■ **Excerpts from a dataset**:
### src/rtl/pool_binarize_if.sv
// Raster-stream bundle between the conv controller and the pooling/binarize stage.
interface pool_binarize_if #(
    parameter int unsigned N  = 6,
    parameter int unsigned DW = 16
);
    logic                   start;
    logic [N-1:0]           in_valid;
    logic [N-1:0][DW-1:0]   din;
    logic [N-1:0][DW-1:0]   pool;
    logic [N-1:0]           bin_out;
    logic                   out_valid;
    logic                   frame_done;
    logic                   err_mismatch;

    // Upstream side: drives the conv stream, observes pooled results.
    modport master (
        output start, in_valid, din,
        input  pool, bin_out, out_valid, frame_done, err_mismatch
    );

    // Pooling stage side.
    modport slave (
        input  start, in_valid, din,
        output pool, bin_out, out_valid, frame_done, err_mismatch
    );
endinterface

### src/rtl/pool_binarize.sv
// 2x2 stride-2 max pooling across N lockstep channels with BNN sign output.
// Horizontal pairs reduce into hreg; even rows park pair maxima in a
// half-width line buffer, odd rows combine with it and emit one result.
module pool_binarize #(
    parameter int unsigned N  = 6,
    parameter int unsigned W  = 24,
    parameter int unsigned H  = 24,
    parameter int unsigned DW = 16
) (
    input logic           clk,
    input logic           rst,
    pool_binarize_if.slave bus
);
    localparam int unsigned CW = (W > 2) ? $clog2(W) : 1;
    localparam int unsigned RW = (H > 2) ? $clog2(H) : 1;
    localparam int unsigned LD = W / 2;
    localparam int unsigned LW = (LD > 1) ? $clog2(LD) : 1;

    logic [CW-1:0] col_q, col_d, col_cur;
    logic [RW-1:0] row_q, row_d, row_cur;
    logic          accept, mismatch;
    logic          odd_col, odd_row, win_close, last_pos;
    logic [LW-1:0] lb_idx;

    logic signed [DW-1:0] hreg_q [N];
    logic signed [DW-1:0] hreg_d [N];
    logic signed [DW-1:0] hmax   [N];
    logic signed [DW-1:0] vmax   [N];
    logic signed [DW-1:0] lb_q   [N][LD];

    logic [N-1:0][DW-1:0] pool_q, pool_d;
    logic [N-1:0]         bin_q, bin_d;
    logic                 valid_q, valid_d;
    logic                 fd_q, fd_d;
    logic                 err_q, err_d;

    // Beat classification, position decode and per-channel max datapath.
    always_comb begin
        accept   = (bus.in_valid == {N{1'b1}});
        mismatch = (|bus.in_valid) && !accept;
        // start restarts the raster so a coincident beat lands at (0,0)
        col_cur  = bus.start ? '0 : col_q;
        row_cur  = bus.start ? '0 : row_q;
        odd_col  = col_cur[0];
        odd_row  = row_cur[0];
        lb_idx   = LW'(col_cur >> 1);
        last_pos = (row_cur == RW'(H - 1)) && (col_cur == CW'(W - 1));
        win_close = accept && odd_col && odd_row;
        for (int c = 0; c < int'(N); c++) begin
            hmax[c] = ($signed(bus.din[c]) > hreg_q[c]) ? $signed(bus.din[c]) : hreg_q[c];
            vmax[c] = (hmax[c] > lb_q[c][lb_idx]) ? hmax[c] : lb_q[c][lb_idx];
        end
    end

    // Next-state for counters, horizontal registers, outputs and error flag.
    always_comb begin
        col_d   = col_cur;
        row_d   = row_cur;
        pool_d  = pool_q;
        bin_d   = bin_q;
        valid_d = win_close;
        fd_d    = win_close && last_pos;
        err_d   = (bus.start ? 1'b0 : err_q) | mismatch;
        for (int c = 0; c < int'(N); c++) begin
            hreg_d[c] = bus.start ? '0 : hreg_q[c];
            if (accept && !odd_col) begin
                hreg_d[c] = $signed(bus.din[c]);
            end
            if (win_close) begin
                pool_d[c] = vmax[c];
                bin_d[c]  = ~vmax[c][DW-1];
            end
        end
        if (accept) begin
            if (col_cur == CW'(W - 1)) begin
                col_d = '0;
                row_d = (row_cur == RW'(H - 1)) ? '0 : row_cur + 1'b1;
            end else begin
                col_d = col_cur + 1'b1;
            end
        end
    end

    // State and output registers.
    always_ff @(posedge clk or posedge rst) begin
        if (rst) begin
            col_q   <= '0;
            row_q   <= '0;
            pool_q  <= '0;
            bin_q   <= '0;
            valid_q <= 1'b0;
            fd_q    <= 1'b0;
            err_q   <= 1'b0;
            for (int c = 0; c < int'(N); c++) begin
                hreg_q[c] <= '0;
            end
        end else begin
            col_q   <= col_d;
            row_q   <= row_d;
            pool_q  <= pool_d;
            bin_q   <= bin_d;
            valid_q <= valid_d;
            fd_q    <= fd_d;
            err_q   <= err_d;
            for (int c = 0; c < int'(N); c++) begin
                hreg_q[c] <= hreg_d[c];
            end
        end
    end

    // Line buffer: written on even rows, always rewritten before it is read.
    always_ff @(posedge clk) begin
        if (accept && odd_col && !odd_row) begin
            for (int c = 0; c < int'(N); c++) begin
                lb_q[c][lb_idx] <= hmax[c];
            end
        end
    end

    assign bus.pool         = pool_q;
    assign bus.bin_out      = bin_q;
    assign bus.out_valid    = valid_q;
    assign bus.frame_done   = fd_q;
    assign bus.err_mismatch = err_q;
endmodule

### src/flat_wrapper.sv
// flat-port wrapper written by rule: the top's interface ports become plain ports
module pool_binarize_flat 
#(
    parameter int unsigned N  = 6,
    parameter int unsigned W  = 24,
    parameter int unsigned H  = 24,
    parameter int unsigned DW = 16
)
  (clk, rst, bus_start, bus_in_valid, bus_din, bus_pool, bus_bin_out, bus_out_valid, bus_frame_done, bus_err_mismatch);
  pool_binarize_if #(.N(N), .DW(DW)) bus_i ();
  input logic clk;
  input logic rst;
  input wire logic [$bits(bus_i.start)-1:0] bus_start;
  input wire logic [$bits(bus_i.in_valid)-1:0] bus_in_valid;
  input wire logic [$bits(bus_i.din)-1:0] bus_din;
  output wire logic [$bits(bus_i.pool)-1:0] bus_pool;
  output wire logic [$bits(bus_i.bin_out)-1:0] bus_bin_out;
  output wire logic [$bits(bus_i.out_valid)-1:0] bus_out_valid;
  output wire logic [$bits(bus_i.frame_done)-1:0] bus_frame_done;
  output wire logic [$bits(bus_i.err_mismatch)-1:0] bus_err_mismatch;
  assign bus_i.start = bus_start;
  assign bus_i.in_valid = bus_in_valid;
  assign bus_i.din = bus_din;
  assign bus_pool = bus_i.pool;
  assign bus_bin_out = bus_i.bin_out;
  assign bus_out_valid = bus_i.out_valid;
  assign bus_frame_done = bus_i.frame_done;
  assign bus_err_mismatch = bus_i.err_mismatch;
  pool_binarize #(.N(N), .W(W), .H(H), .DW(DW)) u_core (.clk(clk), .rst(rst), .bus(bus_i));
endmodule
### config.mk
export PLATFORM = sky130hd
export DESIGN_NAME = pool_binarize_flat
export DESIGN_NICKNAME = d
export VERILOG_FILES = /design/src/rtl/pool_binarize_if.sv /design/src/rtl/pool_binarize.sv /design/src/flat_wrapper.sv
export SDC_FILE = /design/constraint.sdc
export NUM_CORES = 2
export LEC_CHECK = 0
export ABC_AREA = 1
export CAP_MARGIN = 25
export CORE_MARGIN = 2
export CORE_UTILIZATION = 61
export DETAILED_ROUTE_END_ITERATION = 6
export PLACE_DENSITY = 0.92
export RECOVER_POWER = 25
export SLEW_MARGIN = 20
export SYNTH_ARGS = -nofsm -noshare
export SYNTH_HDL_FRONTEND = slang
export SYNTH_SLANG_ARGS = --single-unit
### constraint.sdc
create_clock -name clk -period 9.4 [get_ports clk]
set_clock_uncertainty 0.05 [all_clocks]
set_input_delay 1.88 -clock clk [delete_from_list [all_inputs] [get_ports clk]]
set_output_delay 1.88 -clock clk [all_outputs]
set_load 0.1 [all_outputs]
==> impl_metrics.json <==
{
  "netlist.area_leader.share_pct": 59.7,
  "dp_hpwl_um": 89200,
  "clk_latency_ns": 0.78,
  "cts_buffer_depth": 3,
  "drc_errors": 56,
  "violations": "design-rule violations, max-capacitance violations, max-slew violations",
  "postRouteWirelength_um": 171000,
  "worst_setup_path_end_kind": "flop",
  "setup_viol": 0,
  "rows": 113,
  "vias": 44156,
  "ys_ff_latch": 1363,
  "grt_max_degree": 161,
  "die_h_um": 312,
  "antenna_found_initial": 6,
  "p_switching_w": 0.00283,
  "p_clk_share_pct": 42.9,
  "areaGrowthSynthToFinish_pct": 13.5,
  "p_int_w": 0.00991,
  "p_leak_nw": 25.9,
  "hold_buffers": 0,
  "drive_above_1_share_pct": 5.62,
  "rsz0062_at_grt": "no",
  "fin_cells": 6360,
  "seq_area_frac_synth_pct": 68.8,
  "ir_worst_vdd_mv": 0.204,
  "pin_count": 210,
  "min_path_cells": 2,
  "cellPowerDensity_nw_per_um2": 194,
  "avgSynthCellArea_um2": 12.0,
  "io_buffers": 209,
  "syn-num-nets": 5113,
  "status": "finished, violations left",
  "grt_pass1_vias": 44543,
  "yosysMostFrequentCell": "nand2_1",
  "drtIter0Drc": 8844,
  "ff_latch_area_um2": 39900,
  "async_flop_share_pct": 15.5,
  "cts_resized": 0,
  "die-area_um2": 97500,
  "post_cts_buffers": 0,
  "cp.arrival_ns": 9.28,
  "tritoncts": "yes",
  "drtPass1Iterations": 7,
  "postPlaceCellArea_um2": 61500,
  "die_x_um": 312,
  "cts-htree-levels": 4,
  "synth.top_cells.by_count": "nand2_1, edfxtp_1, a22oi_1, nand3_1, a21oi_1",
  "relSlewSlack_pct": -181,
  "gr-total-overflow": 0,
  "comb_power_share_pct": 5.0,
  "crit_type": "input port to flop",
  "hold_class": "flop to flop",
  "routabilityCongestion": 0.889,
  "grt_pass1_wl_um": 256000,
  "cp_max_fo": 46,
  "synth_ff_type": "edfxtp_1",
  "initial_core_util_pct": 61.3,
  "dp.cells": 6113,
  "netlist_top_cells_area": "edfxtp_1, dfrtp_1, nand2_1",
  "yosys_warnings": 0,
  "worst_setup_path_start_kind": "input port",
  "synth.distinct_cells": 36,
  "drv_slew": 313,
  "root_buffer": "clkbuf_16",
  "path_clk_slew_ns": 0.07,
  "cts_sinks": 1363,
  "fin_nets": 5282,
  "finalHoldViolCount": 0,
  "syn_inst": 4814,
  "vias_per_cell": 6.94,
  "syn_area_um2": 58000,
  "nFillCells": 5503,
  "synth_edf_count": 1152,
  "fmax_mhz": 115,
  "tightest_slew_ns": 4.19,
  "multi_input_area_um2": 16200,
  "maxCapViolCount": 8,
  "core_um2": 94600,
  "period_share_pct": 92.4,
  "yosysTopAreaCell": "edfxtp_1",
  "p_sw_share_pct": 22.2,
  "r2r_cells": 23,
  "cp.required_ns": 10.00,
  "postLayoutCellArea_um2": 65800,
  "track_usage_pct": 34.5,
  "ant_nets": 0,
  "p_seq_share_pct": 52.1,
  "wire_per_inst_um": 27.0,
  "cts-buffers-inserted": 131,
  "fin_crit_ns": 8.68
}
-- placed cells by master (no fill, tap or decap), drive strengths merged, types with 2 or more instances in the layout --
cell / instances
nand2: 1275
edfxtp: 1152
a22oi: 539
nand3: 282
a21oi: 249
inv: 239
dfrtp: 211
ha: 194
nor2: 183
clkbuf: 177
dlygate4sd3: 110
o21ai: 108
clkdlybuf4s50: 99
nand4: 90
buf: 61
clkinv: 39
nor3: 21
bufinv: 15
a21o: 10
clkinvlp: 8
diode: 6
or2: 6
a31oi: 5
o21bai: 3
a22o: 2
and2: 2
a21boi: 2
-- logic make-up (layout without fill, tap and decap cells) --
logic type	count (synthesis)	after routing	share of synthesized area, %
compound gates	920	920	10.4
xor+xnor	2	2	0.0302
fa+ha+maj	194	194	4.19
buf+inv	473	748	3.41
flops	1363	1363	68.8
mux	1	1	0.0194
other cells	0	6	0
simple gates	1861	1861	13.2
-- registers in the layout (all words and copies together), names as in the netlist --
register and flops:
u_core.row_q 5, u_core.bus.pool 96, u_core.bus.frame_done 1, u_core.lb_q 1152, u_core.bus.err_mismatch 1, u_core.bus.out_valid 1, u_core.col_q 5, u_core.bus.bin_out 6
u_core.hreg_q 96
-- power by group through the flow --
| stage | Combinational, W | Clock (W) | Sequential, W |
|---|---|---|---|
| 2_1_floorplan | 0.000366 | 0 | 0.00676 |
| 3_3_place_gp | 0.000546 | 0 | 0.00676 |
| 3_5_place_dp | 0.000585 | 0 | 0.00677 |
| 4_1_cts | 0.000607 | 0.00543 | 0.00664 |
| 5_1_grt | 0.000681 | 0.00565 | 0.00664 |
| 6_report | 0.000637 | 0.00547 | 0.00664 |
-- routing by layer --
metal | vias up | share of wire, % | track usage (%)
li1 | 17840 | - | -
met1 | 20668 | 32 | 42.0
met2 | 4559 | 47 | 55.2
met3 | 1083 | 14 | 9.55
met4 | 6 | 6.6 | 20.9
met5 | - | 0.023 | 0
-- critical path, stage by stage --
cell           delay [ns]
dlygate4sd3_1        0.65
inv_1                0.91
nand2_1              1.17
nand2_1              0.82
clkbuf_1             0.92
nand2_1              1.47
clkbuf_2             0.95
o21ai_0              0.47
-- cell type report --
cell class                 count  area share [%]
antenna                        6          0.0228
clock buffer                 171            5.43
clock inverter                68            1.22
inverter                     233            1.37
multi-input combinational   2978            24.7
sequential                  1363            60.6
tap                         1265            2.41
timing repair buffer         276            4.29
-- through the flow --
stage / TNS (ns) / utilization [%] / hold slack, ns / power [W] / setup WS (ns)
final: 0 / 69.6 / 0.424 / 0.0127 / 0.716
after CTS: 0 / 69.6 / 0.432 / 0.0127 / 1.74
after floorplan: -203.84 / - / 0.389 / 0.00713 / -0.708
after global routing: 0 / 69.5 / 0.446 / 0.0130 / 0.538
after global placement: 0 / 64.8 / 0.415 / 0.00731 / 1.62
after detailed placement: 0 / 65.0 / 0.416 / 0.00735 / 1.35
-- final timing paths --
kind	start	endpoint	slack (ns)
max	bus_start	u_core.hreg_q[60]	0.72
min	u_core.bus.pool[57]	u_core.bus.pool[57]	0.42
max reg2reg	u_core.hreg_q[59]	u_core.bus.pool[47]	2.32
min reg2reg	u_core.bus.pool[57]	u_core.bus.pool[57]	0.42
max in group asynchronous	rst	u_core.hreg_q[86]	1.45
min in group asynchronous	rst	u_core.bus.pool[37]	2.75
(Power assumes the default switching activity.)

■ **Task goal**:
Across the entries above, tally every line that includes the string "registers", then state only the count.

■ **Task result**:
3